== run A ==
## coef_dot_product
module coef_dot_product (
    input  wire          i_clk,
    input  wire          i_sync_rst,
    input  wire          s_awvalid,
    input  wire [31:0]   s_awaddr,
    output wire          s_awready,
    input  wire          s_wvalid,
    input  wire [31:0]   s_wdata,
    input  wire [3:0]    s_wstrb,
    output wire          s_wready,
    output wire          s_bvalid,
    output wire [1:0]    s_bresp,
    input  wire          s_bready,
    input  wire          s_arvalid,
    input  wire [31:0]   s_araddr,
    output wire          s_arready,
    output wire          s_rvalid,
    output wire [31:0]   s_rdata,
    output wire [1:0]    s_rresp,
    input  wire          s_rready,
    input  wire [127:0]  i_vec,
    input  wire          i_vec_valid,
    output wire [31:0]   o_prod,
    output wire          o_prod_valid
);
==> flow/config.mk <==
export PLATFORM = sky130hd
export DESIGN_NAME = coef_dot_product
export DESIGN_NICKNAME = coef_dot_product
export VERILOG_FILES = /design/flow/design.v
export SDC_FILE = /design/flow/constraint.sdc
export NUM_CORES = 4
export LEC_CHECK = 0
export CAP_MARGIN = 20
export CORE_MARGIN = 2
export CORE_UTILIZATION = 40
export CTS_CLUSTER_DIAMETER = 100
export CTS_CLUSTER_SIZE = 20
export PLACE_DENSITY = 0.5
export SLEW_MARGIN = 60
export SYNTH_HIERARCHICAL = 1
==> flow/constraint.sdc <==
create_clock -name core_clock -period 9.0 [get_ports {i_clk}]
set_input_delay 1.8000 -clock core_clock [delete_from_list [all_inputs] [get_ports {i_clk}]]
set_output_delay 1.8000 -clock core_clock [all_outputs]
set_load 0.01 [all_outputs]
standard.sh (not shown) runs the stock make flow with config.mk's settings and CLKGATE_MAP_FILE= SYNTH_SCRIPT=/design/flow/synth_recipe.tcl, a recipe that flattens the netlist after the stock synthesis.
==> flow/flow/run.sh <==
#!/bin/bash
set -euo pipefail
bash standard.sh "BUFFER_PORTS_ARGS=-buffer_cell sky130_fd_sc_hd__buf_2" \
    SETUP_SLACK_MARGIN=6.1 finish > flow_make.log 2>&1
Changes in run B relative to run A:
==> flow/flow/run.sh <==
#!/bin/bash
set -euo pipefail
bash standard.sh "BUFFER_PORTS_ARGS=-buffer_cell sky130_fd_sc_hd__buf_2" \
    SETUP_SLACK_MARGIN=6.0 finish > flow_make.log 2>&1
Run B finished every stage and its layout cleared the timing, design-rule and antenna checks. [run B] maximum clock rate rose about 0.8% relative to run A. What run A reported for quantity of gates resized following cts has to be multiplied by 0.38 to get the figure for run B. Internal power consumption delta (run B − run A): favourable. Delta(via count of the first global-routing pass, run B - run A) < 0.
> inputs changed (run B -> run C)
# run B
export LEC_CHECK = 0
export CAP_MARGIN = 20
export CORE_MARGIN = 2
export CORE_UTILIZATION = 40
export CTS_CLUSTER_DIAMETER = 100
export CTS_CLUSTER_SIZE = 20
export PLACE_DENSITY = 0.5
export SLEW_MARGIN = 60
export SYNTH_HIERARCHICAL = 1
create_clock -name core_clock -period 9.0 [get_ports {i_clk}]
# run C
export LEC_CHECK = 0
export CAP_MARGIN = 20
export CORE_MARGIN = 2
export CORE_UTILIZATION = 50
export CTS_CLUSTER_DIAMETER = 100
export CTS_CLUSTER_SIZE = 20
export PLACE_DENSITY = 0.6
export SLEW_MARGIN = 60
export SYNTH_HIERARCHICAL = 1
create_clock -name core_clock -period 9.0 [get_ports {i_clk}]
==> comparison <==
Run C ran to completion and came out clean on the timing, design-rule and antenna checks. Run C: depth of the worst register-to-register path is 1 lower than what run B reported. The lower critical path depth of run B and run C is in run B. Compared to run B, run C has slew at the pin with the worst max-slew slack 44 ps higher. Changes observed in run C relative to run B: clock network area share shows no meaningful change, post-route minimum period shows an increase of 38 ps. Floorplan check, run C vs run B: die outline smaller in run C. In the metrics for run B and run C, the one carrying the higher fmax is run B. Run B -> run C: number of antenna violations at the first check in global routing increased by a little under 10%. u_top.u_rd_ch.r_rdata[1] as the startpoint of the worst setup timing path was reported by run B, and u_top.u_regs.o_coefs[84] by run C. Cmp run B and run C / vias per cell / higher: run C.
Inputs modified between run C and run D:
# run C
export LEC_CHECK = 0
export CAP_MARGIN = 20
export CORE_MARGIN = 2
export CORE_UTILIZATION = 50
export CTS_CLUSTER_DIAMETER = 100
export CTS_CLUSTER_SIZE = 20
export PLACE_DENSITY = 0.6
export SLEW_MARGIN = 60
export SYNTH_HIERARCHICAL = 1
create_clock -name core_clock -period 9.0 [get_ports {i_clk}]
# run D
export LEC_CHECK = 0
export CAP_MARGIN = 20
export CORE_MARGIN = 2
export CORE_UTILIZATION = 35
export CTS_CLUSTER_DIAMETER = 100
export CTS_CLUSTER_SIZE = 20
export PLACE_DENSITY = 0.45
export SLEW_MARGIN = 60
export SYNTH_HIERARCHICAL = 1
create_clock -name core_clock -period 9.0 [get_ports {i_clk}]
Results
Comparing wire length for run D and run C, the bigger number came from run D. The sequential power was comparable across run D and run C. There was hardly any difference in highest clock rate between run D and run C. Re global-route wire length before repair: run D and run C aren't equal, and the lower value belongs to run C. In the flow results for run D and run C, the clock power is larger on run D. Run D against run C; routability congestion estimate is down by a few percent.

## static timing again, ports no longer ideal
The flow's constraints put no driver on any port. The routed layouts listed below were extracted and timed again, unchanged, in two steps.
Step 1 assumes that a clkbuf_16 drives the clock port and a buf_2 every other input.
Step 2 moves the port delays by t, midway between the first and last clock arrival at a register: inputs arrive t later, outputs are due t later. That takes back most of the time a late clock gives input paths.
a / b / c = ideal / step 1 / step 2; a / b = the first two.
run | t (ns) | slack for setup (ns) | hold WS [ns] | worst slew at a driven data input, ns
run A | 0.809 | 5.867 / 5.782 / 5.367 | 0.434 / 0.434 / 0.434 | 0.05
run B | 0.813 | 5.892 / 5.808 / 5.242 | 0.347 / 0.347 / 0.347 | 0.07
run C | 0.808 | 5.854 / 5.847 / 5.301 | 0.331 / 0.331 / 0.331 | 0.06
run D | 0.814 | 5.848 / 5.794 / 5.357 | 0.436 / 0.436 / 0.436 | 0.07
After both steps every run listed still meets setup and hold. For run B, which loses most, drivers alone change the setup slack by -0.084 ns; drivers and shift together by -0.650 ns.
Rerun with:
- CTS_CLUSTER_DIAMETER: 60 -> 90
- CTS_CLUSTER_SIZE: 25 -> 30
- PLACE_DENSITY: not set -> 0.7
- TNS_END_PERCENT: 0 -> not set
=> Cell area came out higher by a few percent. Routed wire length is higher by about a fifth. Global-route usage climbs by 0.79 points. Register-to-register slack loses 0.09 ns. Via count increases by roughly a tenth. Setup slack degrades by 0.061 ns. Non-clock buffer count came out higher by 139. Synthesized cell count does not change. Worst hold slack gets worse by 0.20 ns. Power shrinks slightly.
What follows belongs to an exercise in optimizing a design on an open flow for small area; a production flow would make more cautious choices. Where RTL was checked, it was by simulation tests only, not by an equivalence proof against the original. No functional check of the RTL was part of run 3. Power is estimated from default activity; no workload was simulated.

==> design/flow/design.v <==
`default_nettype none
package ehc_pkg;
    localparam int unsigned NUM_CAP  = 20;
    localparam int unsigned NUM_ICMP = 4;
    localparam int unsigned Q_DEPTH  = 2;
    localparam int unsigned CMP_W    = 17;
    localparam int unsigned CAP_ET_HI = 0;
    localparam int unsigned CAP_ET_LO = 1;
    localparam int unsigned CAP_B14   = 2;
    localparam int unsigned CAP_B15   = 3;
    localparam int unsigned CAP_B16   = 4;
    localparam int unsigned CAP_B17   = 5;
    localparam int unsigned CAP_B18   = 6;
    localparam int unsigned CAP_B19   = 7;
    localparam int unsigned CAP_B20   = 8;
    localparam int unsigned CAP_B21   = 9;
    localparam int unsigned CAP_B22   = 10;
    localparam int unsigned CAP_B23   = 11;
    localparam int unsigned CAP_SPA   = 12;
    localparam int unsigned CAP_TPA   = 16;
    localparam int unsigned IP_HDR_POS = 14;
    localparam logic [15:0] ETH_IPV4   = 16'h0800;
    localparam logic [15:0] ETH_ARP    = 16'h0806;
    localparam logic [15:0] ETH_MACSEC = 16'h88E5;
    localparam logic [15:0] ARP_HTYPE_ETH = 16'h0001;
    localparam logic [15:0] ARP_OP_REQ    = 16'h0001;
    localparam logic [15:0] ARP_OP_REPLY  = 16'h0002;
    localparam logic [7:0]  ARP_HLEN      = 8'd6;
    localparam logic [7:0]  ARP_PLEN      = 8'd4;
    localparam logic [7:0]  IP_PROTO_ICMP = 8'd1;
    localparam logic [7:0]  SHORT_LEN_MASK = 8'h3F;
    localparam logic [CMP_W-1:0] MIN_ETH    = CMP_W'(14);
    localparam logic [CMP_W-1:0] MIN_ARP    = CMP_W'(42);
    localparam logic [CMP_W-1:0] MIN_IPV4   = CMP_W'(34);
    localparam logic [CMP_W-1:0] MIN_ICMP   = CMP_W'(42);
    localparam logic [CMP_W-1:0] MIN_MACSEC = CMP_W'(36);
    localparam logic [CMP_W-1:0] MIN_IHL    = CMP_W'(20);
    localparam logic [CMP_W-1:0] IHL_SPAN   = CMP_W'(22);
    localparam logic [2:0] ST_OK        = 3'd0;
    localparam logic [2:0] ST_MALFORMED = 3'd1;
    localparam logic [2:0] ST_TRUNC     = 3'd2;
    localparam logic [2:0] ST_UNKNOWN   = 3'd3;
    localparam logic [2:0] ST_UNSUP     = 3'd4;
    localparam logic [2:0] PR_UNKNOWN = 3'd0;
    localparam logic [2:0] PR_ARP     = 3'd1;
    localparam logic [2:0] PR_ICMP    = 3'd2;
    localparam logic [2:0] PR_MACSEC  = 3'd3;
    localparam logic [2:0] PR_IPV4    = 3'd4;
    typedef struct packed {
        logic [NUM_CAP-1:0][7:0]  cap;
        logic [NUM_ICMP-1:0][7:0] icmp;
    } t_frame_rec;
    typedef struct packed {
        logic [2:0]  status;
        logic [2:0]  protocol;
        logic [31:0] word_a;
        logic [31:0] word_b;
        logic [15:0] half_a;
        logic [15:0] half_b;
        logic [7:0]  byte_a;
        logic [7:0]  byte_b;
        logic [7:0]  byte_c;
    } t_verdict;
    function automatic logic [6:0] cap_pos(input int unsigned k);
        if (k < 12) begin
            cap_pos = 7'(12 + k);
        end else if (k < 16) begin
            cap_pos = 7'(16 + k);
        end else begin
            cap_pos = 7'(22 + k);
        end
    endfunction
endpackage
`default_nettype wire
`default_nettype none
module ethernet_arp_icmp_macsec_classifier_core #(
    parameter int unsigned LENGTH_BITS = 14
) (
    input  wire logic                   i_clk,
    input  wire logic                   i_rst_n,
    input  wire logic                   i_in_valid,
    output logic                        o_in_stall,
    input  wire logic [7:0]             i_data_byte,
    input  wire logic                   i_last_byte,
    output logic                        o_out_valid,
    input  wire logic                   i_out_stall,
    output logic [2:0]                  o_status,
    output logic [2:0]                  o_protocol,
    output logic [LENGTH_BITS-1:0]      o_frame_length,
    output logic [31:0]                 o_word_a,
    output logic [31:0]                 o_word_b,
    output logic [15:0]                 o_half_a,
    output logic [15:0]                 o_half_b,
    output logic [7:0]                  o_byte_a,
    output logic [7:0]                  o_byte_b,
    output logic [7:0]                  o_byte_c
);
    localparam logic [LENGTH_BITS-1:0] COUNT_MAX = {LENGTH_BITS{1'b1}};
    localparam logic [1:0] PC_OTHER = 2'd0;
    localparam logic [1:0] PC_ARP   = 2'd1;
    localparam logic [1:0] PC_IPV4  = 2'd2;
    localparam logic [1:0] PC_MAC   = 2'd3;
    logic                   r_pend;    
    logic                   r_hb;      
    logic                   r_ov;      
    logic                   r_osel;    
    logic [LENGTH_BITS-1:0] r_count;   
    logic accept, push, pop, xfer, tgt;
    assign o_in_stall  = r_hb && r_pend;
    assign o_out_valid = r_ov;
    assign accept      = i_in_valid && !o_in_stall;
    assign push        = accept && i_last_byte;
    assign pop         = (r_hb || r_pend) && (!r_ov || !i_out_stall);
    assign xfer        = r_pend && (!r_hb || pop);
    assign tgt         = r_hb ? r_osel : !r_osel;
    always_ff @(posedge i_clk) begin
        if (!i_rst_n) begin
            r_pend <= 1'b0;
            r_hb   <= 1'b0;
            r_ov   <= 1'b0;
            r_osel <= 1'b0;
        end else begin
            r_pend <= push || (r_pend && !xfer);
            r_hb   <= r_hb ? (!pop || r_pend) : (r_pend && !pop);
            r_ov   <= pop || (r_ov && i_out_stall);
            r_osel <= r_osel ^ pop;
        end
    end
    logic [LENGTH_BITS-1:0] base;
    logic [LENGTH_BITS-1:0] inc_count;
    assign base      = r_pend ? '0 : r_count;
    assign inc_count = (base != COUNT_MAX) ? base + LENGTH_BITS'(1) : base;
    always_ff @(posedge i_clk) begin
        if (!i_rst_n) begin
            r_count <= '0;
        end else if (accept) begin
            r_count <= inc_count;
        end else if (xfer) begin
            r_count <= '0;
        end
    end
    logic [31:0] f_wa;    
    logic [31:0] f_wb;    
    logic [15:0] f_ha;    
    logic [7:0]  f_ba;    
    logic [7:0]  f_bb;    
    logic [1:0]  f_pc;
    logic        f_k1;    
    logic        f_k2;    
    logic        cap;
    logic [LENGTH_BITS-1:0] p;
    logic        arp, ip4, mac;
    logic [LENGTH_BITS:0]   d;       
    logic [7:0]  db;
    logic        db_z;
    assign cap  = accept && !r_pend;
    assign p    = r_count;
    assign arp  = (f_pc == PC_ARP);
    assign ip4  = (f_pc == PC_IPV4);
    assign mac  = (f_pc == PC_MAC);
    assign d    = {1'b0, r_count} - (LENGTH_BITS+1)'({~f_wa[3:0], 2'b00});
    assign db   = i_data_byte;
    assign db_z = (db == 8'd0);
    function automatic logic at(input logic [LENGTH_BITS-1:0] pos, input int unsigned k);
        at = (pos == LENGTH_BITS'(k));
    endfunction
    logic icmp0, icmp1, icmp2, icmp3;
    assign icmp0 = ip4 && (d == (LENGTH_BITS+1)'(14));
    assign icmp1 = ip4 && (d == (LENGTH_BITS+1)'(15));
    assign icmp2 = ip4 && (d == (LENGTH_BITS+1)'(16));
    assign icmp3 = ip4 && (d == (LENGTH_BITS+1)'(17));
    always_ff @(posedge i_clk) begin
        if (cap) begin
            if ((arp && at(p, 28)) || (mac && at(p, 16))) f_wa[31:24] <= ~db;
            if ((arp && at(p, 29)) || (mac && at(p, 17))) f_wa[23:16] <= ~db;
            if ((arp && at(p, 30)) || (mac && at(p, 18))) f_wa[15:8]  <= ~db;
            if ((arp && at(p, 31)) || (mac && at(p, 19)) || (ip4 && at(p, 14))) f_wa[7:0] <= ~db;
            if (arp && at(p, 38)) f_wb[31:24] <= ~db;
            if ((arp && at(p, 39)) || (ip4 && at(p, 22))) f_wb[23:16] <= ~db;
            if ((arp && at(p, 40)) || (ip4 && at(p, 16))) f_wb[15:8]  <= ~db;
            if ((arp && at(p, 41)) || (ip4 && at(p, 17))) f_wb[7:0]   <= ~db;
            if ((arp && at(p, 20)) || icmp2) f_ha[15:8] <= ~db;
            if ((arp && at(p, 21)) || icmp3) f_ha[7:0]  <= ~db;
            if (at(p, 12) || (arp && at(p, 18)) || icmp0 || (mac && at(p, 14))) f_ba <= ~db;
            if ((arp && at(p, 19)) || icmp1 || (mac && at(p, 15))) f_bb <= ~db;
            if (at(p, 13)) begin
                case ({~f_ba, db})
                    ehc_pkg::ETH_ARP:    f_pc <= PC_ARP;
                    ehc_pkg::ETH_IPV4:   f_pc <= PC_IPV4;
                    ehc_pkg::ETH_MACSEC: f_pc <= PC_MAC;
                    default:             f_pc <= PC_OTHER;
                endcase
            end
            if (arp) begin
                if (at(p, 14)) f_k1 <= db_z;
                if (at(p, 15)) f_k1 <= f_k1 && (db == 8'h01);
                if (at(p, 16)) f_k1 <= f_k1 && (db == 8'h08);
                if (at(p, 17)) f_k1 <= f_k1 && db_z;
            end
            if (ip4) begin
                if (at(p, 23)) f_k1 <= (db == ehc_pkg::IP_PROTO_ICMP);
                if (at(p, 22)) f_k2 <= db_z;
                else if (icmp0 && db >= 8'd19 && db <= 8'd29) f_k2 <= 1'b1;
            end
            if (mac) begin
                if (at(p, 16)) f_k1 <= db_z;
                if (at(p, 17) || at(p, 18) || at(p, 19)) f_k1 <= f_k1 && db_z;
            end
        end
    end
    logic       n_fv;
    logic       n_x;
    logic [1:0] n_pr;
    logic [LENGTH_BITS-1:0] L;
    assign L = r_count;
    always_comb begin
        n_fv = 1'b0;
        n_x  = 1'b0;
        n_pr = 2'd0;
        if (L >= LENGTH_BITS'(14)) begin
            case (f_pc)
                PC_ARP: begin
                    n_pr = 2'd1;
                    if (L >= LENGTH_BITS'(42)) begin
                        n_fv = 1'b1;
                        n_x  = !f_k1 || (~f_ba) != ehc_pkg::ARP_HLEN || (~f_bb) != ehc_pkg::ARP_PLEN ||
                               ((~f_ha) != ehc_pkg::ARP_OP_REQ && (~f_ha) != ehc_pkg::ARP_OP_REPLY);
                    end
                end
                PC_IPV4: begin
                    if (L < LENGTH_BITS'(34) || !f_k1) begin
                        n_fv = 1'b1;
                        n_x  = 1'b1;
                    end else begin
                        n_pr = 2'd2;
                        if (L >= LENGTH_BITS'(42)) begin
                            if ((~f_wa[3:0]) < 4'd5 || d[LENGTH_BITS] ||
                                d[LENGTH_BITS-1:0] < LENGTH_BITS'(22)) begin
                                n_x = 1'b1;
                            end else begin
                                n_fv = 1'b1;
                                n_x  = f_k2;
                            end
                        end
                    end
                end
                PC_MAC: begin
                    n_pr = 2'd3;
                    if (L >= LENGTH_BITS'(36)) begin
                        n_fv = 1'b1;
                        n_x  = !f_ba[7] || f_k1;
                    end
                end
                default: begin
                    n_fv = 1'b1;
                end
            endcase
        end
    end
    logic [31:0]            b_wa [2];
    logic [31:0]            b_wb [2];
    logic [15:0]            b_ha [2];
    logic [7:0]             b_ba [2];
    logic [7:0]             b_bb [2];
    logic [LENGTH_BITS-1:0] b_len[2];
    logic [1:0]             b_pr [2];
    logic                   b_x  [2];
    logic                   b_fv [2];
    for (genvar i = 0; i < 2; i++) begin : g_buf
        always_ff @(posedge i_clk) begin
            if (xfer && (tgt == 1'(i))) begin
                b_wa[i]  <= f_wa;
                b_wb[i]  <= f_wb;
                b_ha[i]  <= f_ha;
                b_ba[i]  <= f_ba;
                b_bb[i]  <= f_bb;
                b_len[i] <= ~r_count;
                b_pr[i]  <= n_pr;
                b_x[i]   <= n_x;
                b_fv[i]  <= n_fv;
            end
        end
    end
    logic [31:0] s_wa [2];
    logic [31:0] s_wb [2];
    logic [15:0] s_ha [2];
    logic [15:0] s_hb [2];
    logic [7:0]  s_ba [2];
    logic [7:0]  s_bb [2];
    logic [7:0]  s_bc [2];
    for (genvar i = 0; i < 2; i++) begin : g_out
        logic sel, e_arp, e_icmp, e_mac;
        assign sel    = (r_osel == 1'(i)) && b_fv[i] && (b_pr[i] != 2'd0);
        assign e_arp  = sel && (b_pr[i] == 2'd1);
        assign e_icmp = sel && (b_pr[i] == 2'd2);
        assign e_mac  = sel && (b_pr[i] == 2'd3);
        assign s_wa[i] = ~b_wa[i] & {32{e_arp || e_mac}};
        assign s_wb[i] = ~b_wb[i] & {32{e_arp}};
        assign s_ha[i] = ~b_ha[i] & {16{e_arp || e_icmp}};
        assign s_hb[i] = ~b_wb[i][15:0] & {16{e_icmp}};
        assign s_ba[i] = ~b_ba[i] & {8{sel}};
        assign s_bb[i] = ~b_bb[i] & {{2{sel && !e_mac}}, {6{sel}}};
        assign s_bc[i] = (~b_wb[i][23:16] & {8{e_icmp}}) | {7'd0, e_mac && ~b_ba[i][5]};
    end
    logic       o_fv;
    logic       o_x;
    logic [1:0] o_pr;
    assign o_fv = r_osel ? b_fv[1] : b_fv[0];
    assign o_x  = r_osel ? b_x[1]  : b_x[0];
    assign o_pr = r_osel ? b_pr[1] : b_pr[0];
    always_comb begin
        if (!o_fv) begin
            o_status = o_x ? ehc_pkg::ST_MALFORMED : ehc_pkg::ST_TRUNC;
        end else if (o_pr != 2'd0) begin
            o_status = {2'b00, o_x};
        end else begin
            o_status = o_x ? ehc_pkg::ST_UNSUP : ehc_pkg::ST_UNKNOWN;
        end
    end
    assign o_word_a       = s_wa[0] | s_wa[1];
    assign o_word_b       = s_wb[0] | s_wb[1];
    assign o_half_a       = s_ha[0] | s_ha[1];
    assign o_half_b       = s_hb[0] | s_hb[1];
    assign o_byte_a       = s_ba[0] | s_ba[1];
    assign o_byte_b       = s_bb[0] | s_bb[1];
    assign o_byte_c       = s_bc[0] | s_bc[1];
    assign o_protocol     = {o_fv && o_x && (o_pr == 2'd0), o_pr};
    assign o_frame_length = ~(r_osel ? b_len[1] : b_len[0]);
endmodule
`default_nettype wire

**Instructions to follow**: Work out how many lines of the listing contain the string "config". Please reply with the number only.

**The completed task**: 2